PROVIDED DATA:

This design comes from an exercise in tuning for small area on the open sky130 flow, not from production work.
For this run, only the layout was checked, not whether the RTL still works.
Power is estimated from default activity; no workload was simulated.

File: design/flow/design.v
module arbiter (
	input            clk,
	input            rst,
	input      [3:0] req,
	output reg [3:0] gnt
);
	reg [1:0] mask;
	reg       lasmask;
	reg       ledge;
	wire comreq = |(req & gnt);
	wire beg    = (|req) & ~comreq;
	reg [3:0] nxt;
	always @* begin
		case (mask)
			2'd0: nxt = req[1] ? 4'b0010 : req[2] ? 4'b0100 : req[3] ? 4'b1000 : req[0] ? 4'b0001 : 4'b0000;
			2'd1: nxt = req[2] ? 4'b0100 : req[3] ? 4'b1000 : req[0] ? 4'b0001 : req[1] ? 4'b0010 : 4'b0000;
			2'd2: nxt = req[3] ? 4'b1000 : req[0] ? 4'b0001 : req[1] ? 4'b0010 : req[2] ? 4'b0100 : 4'b0000;
			default: nxt = req[0] ? 4'b0001 : req[1] ? 4'b0010 : req[2] ? 4'b0100 : req[3] ? 4'b1000 : 4'b0000;
		endcase
	end
	always @(posedge clk)
		if (rst)
			gnt <= 4'b0000;
		else if (!comreq)
			gnt <= nxt;
	always @(posedge clk) begin
		lasmask <= beg & ~ledge & ~lasmask;
		ledge   <= beg & (ledge ^ lasmask);
	end
	always @(posedge clk)
		if (rst)
			mask <= 2'b00;
		else if (lasmask)
			mask <= {gnt[3] | gnt[2], gnt[3] | gnt[1]};
endmodule
module crossbar (
	input clk,
	input reset,
	input master_0_req,				 
	output master_0_ack,
	input master_0_cmd,				 
	output master_0_resp,
	input [31:0] master_0_addr,
	input [31:0] master_0_wdata,
	output [31:0] master_0_rdata,
	input master_1_req,				 
	output master_1_ack,
	input master_1_cmd,				 
	output master_1_resp,
	input [31:0] master_1_addr,
	input [31:0] master_1_wdata,
	output [31:0] master_1_rdata,
	input master_2_req,
	output master_2_ack,
	input master_2_cmd,
	output master_2_resp,
	input [31:0] master_2_addr,
	input [31:0] master_2_wdata,
	output [31:0] master_2_rdata,
	input master_3_req,
	output master_3_ack,
	input master_3_cmd,
	output master_3_resp,
	input [31:0] master_3_addr,
	input [31:0] master_3_wdata,
	output [31:0] master_3_rdata,
	output slave_0_req,
	input slave_0_ack,
	output slave_0_cmd,
	input slave_0_resp,
	input [31:0] slave_0_rdata,
	output [31:0] slave_0_wdata,
	output [31:0] slave_0_addr,
	output slave_1_req,
	input slave_1_ack,
	output slave_1_cmd,
	input slave_1_resp,
	input [31:0] slave_1_rdata,
	output [31:0] slave_1_wdata,
	output [31:0] slave_1_addr,
	output slave_2_req,
	input slave_2_ack,
	output slave_2_cmd,
	input slave_2_resp,
	input [31:0] slave_2_rdata,
	output [31:0] slave_2_wdata,
	output [31:0] slave_2_addr,
	output slave_3_req,
	input slave_3_ack,
	output slave_3_cmd,
	input slave_3_resp,
	input [31:0] slave_3_rdata,
	output [31:0] slave_3_wdata,
	output [31:0] slave_3_addr
	);
	wire [3:0] req  = {master_3_req, master_2_req, master_1_req, master_0_req};
	wire [3:0] cmd  = {master_3_cmd, master_2_cmd, master_1_cmd, master_0_cmd};
	wire [3:0] sack = {slave_3_ack, slave_2_ack, slave_1_ack, slave_0_ack};
	wire [3:0] sresp = {slave_3_resp, slave_2_resp, slave_1_resp, slave_0_resp};
	wire any_ack  = |sack;
	wire any_resp = |sresp;
	wire [3:0] gnt;
	arbiter arb (.clk(clk), .rst(reset), .req(req), .gnt(gnt));
	wire [64:0] mx = ({65{gnt[0]}} & {master_0_cmd, master_0_addr, master_0_wdata})
	               | ({65{gnt[1]}} & {master_1_cmd, master_1_addr, master_1_wdata})
	               | ({65{gnt[2]}} & {master_2_cmd, master_2_addr, master_2_wdata})
	               | ({65{gnt[3]}} & {master_3_cmd, master_3_addr, master_3_wdata});
	assign {slave_0_cmd, slave_0_addr, slave_0_wdata} = {65{slave_0_ack}} & mx;
	assign {slave_1_cmd, slave_1_addr, slave_1_wdata} = {65{slave_1_ack}} & mx;
	assign {slave_2_cmd, slave_2_addr, slave_2_wdata} = {65{slave_2_ack}} & mx;
	assign {slave_3_cmd, slave_3_addr, slave_3_wdata} = {65{slave_3_ack}} & mx;
	wire [1:0] sa = mx[63:62];
	assign slave_0_req = (|gnt) & ~sa[1] & ~sa[0];
	assign slave_1_req = ~sa[1] &  sa[0];
	assign slave_2_req =  sa[1] & ~sa[0];
	assign slave_3_req =  sa[1] &  sa[0];
	assign master_0_ack = gnt[0] & any_ack;
	assign master_1_ack = gnt[1] & any_ack;
	assign master_2_ack = gnt[2] & any_ack;
	assign master_3_ack = gnt[3] & any_ack;
	reg [3:0] rd_own;
	always @(posedge clk)
		if (reset | any_resp)
			rd_own <= 4'b0000;
		else if (|gnt)
			rd_own <= gnt & ~cmd;
	wire [3:0] mresp = rd_own & {4{any_resp}};
	assign {master_3_resp, master_2_resp, master_1_resp, master_0_resp} = mresp;
	wire [3:0] psel = {~(sresp[0] | sresp[1] | sresp[2]),
	                   ~sresp[0] & ~sresp[1] & sresp[2],
	                   ~sresp[0] & sresp[1],
	                   sresp[0]};
	wire [31:0] rsel = ({32{psel[0]}} & slave_0_rdata)
	                 | ({32{psel[1]}} & slave_1_rdata)
	                 | ({32{psel[2]}} & slave_2_rdata)
	                 | ({32{psel[3]}} & slave_3_rdata);
	assign master_0_rdata = {32{mresp[0]}} & rsel;
	assign master_1_rdata = {32{mresp[1]}} & rsel;
	assign master_2_rdata = {32{mresp[2]}} & rsel;
	assign master_3_rdata = {32{mresp[3]}} & rsel;
endmodule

AIM OF THE TASK: Taking the entries above, please repeat each one exactly.

OUTPUT FOR THIS TASK:
This design comes from an exercise in tuning for small area on the open sky130 flow, not from production work.
For this run, only the layout was checked, not whether the RTL still works.
Power is estimated from default activity; no workload was simulated.

File: design/flow/design.v
module arbiter (
	input            clk,
	input            rst,
	input      [3:0] req,
	output reg [3:0] gnt
);
	reg [1:0] mask;
	reg       lasmask;
	reg       ledge;
	wire comreq = |(req & gnt);
	wire beg    = (|req) & ~comreq;
	reg [3:0] nxt;
	always @* begin
		case (mask)
			2'd0: nxt = req[1] ? 4'b0010 : req[2] ? 4'b0100 : req[3] ? 4'b1000 : req[0] ? 4'b0001 : 4'b0000;
			2'd1: nxt = req[2] ? 4'b0100 : req[3] ? 4'b1000 : req[0] ? 4'b0001 : req[1] ? 4'b0010 : 4'b0000;
			2'd2: nxt = req[3] ? 4'b1000 : req[0] ? 4'b0001 : req[1] ? 4'b0010 : req[2] ? 4'b0100 : 4'b0000;
			default: nxt = req[0] ? 4'b0001 : req[1] ? 4'b0010 : req[2] ? 4'b0100 : req[3] ? 4'b1000 : 4'b0000;
		endcase
	end
	always @(posedge clk)
		if (rst)
			gnt <= 4'b0000;
		else if (!comreq)
			gnt <= nxt;
	always @(posedge clk) begin
		lasmask <= beg & ~ledge & ~lasmask;
		ledge   <= beg & (ledge ^ lasmask);
	end
	always @(posedge clk)
		if (rst)
			mask <= 2'b00;
		else if (lasmask)
			mask <= {gnt[3] | gnt[2], gnt[3] | gnt[1]};
endmodule
module crossbar (
	input clk,
	input reset,
	input master_0_req,				 
	output master_0_ack,
	input master_0_cmd,				 
	output master_0_resp,
	input [31:0] master_0_addr,
	input [31:0] master_0_wdata,
	output [31:0] master_0_rdata,
	input master_1_req,				 
	output master_1_ack,
	input master_1_cmd,				 
	output master_1_resp,
	input [31:0] master_1_addr,
	input [31:0] master_1_wdata,
	output [31:0] master_1_rdata,
	input master_2_req,
	output master_2_ack,
	input master_2_cmd,
	output master_2_resp,
	input [31:0] master_2_addr,
	input [31:0] master_2_wdata,
	output [31:0] master_2_rdata,
	input master_3_req,
	output master_3_ack,
	input master_3_cmd,
	output master_3_resp,
	input [31:0] master_3_addr,
	input [31:0] master_3_wdata,
	output [31:0] master_3_rdata,
	output slave_0_req,
	input slave_0_ack,
	output slave_0_cmd,
	input slave_0_resp,
	input [31:0] slave_0_rdata,
	output [31:0] slave_0_wdata,
	output [31:0] slave_0_addr,
	output slave_1_req,
	input slave_1_ack,
	output slave_1_cmd,
	input slave_1_resp,
	input [31:0] slave_1_rdata,
	output [31:0] slave_1_wdata,
	output [31:0] slave_1_addr,
	output slave_2_req,
	input slave_2_ack,
	output slave_2_cmd,
	input slave_2_resp,
	input [31:0] slave_2_rdata,
	output [31:0] slave_2_wdata,
	output [31:0] slave_2_addr,
	output slave_3_req,
	input slave_3_ack,
	output slave_3_cmd,
	input slave_3_resp,
	input [31:0] slave_3_rdata,
	output [31:0] slave_3_wdata,
	output [31:0] slave_3_addr
	);
	wire [3:0] req  = {master_3_req, master_2_req, master_1_req, master_0_req};
	wire [3:0] cmd  = {master_3_cmd, master_2_cmd, master_1_cmd, master_0_cmd};
	wire [3:0] sack = {slave_3_ack, slave_2_ack, slave_1_ack, slave_0_ack};
	wire [3:0] sresp = {slave_3_resp, slave_2_resp, slave_1_resp, slave_0_resp};
	wire any_ack  = |sack;
	wire any_resp = |sresp;
	wire [3:0] gnt;
	arbiter arb (.clk(clk), .rst(reset), .req(req), .gnt(gnt));
	wire [64:0] mx = ({65{gnt[0]}} & {master_0_cmd, master_0_addr, master_0_wdata})
	               | ({65{gnt[1]}} & {master_1_cmd, master_1_addr, master_1_wdata})
	               | ({65{gnt[2]}} & {master_2_cmd, master_2_addr, master_2_wdata})
	               | ({65{gnt[3]}} & {master_3_cmd, master_3_addr, master_3_wdata});
	assign {slave_0_cmd, slave_0_addr, slave_0_wdata} = {65{slave_0_ack}} & mx;
	assign {slave_1_cmd, slave_1_addr, slave_1_wdata} = {65{slave_1_ack}} & mx;
	assign {slave_2_cmd, slave_2_addr, slave_2_wdata} = {65{slave_2_ack}} & mx;
	assign {slave_3_cmd, slave_3_addr, slave_3_wdata} = {65{slave_3_ack}} & mx;
	wire [1:0] sa = mx[63:62];
	assign slave_0_req = (|gnt) & ~sa[1] & ~sa[0];
	assign slave_1_req = ~sa[1] &  sa[0];
	assign slave_2_req =  sa[1] & ~sa[0];
	assign slave_3_req =  sa[1] &  sa[0];
	assign master_0_ack = gnt[0] & any_ack;
	assign master_1_ack = gnt[1] & any_ack;
	assign master_2_ack = gnt[2] & any_ack;
	assign master_3_ack = gnt[3] & any_ack;
	reg [3:0] rd_own;
	always @(posedge clk)
		if (reset | any_resp)
			rd_own <= 4'b0000;
		else if (|gnt)
			rd_own <= gnt & ~cmd;
	wire [3:0] mresp = rd_own & {4{any_resp}};
	assign {master_3_resp, master_2_resp, master_1_resp, master_0_resp} = mresp;
	wire [3:0] psel = {~(sresp[0] | sresp[1] | sresp[2]),
	                   ~sresp[0] & ~sresp[1] & sresp[2],
	                   ~sresp[0] & sresp[1],
	                   sresp[0]};
	wire [31:0] rsel = ({32{psel[0]}} & slave_0_rdata)
	                 | ({32{psel[1]}} & slave_1_rdata)
	                 | ({32{psel[2]}} & slave_2_rdata)
	                 | ({32{psel[3]}} & slave_3_rdata);
	assign master_0_rdata = {32{mresp[0]}} & rsel;
	assign master_1_rdata = {32{mresp[1]}} & rsel;
	assign master_2_rdata = {32{mresp[2]}} & rsel;
	assign master_3_rdata = {32{mresp[3]}} & rsel;
endmodule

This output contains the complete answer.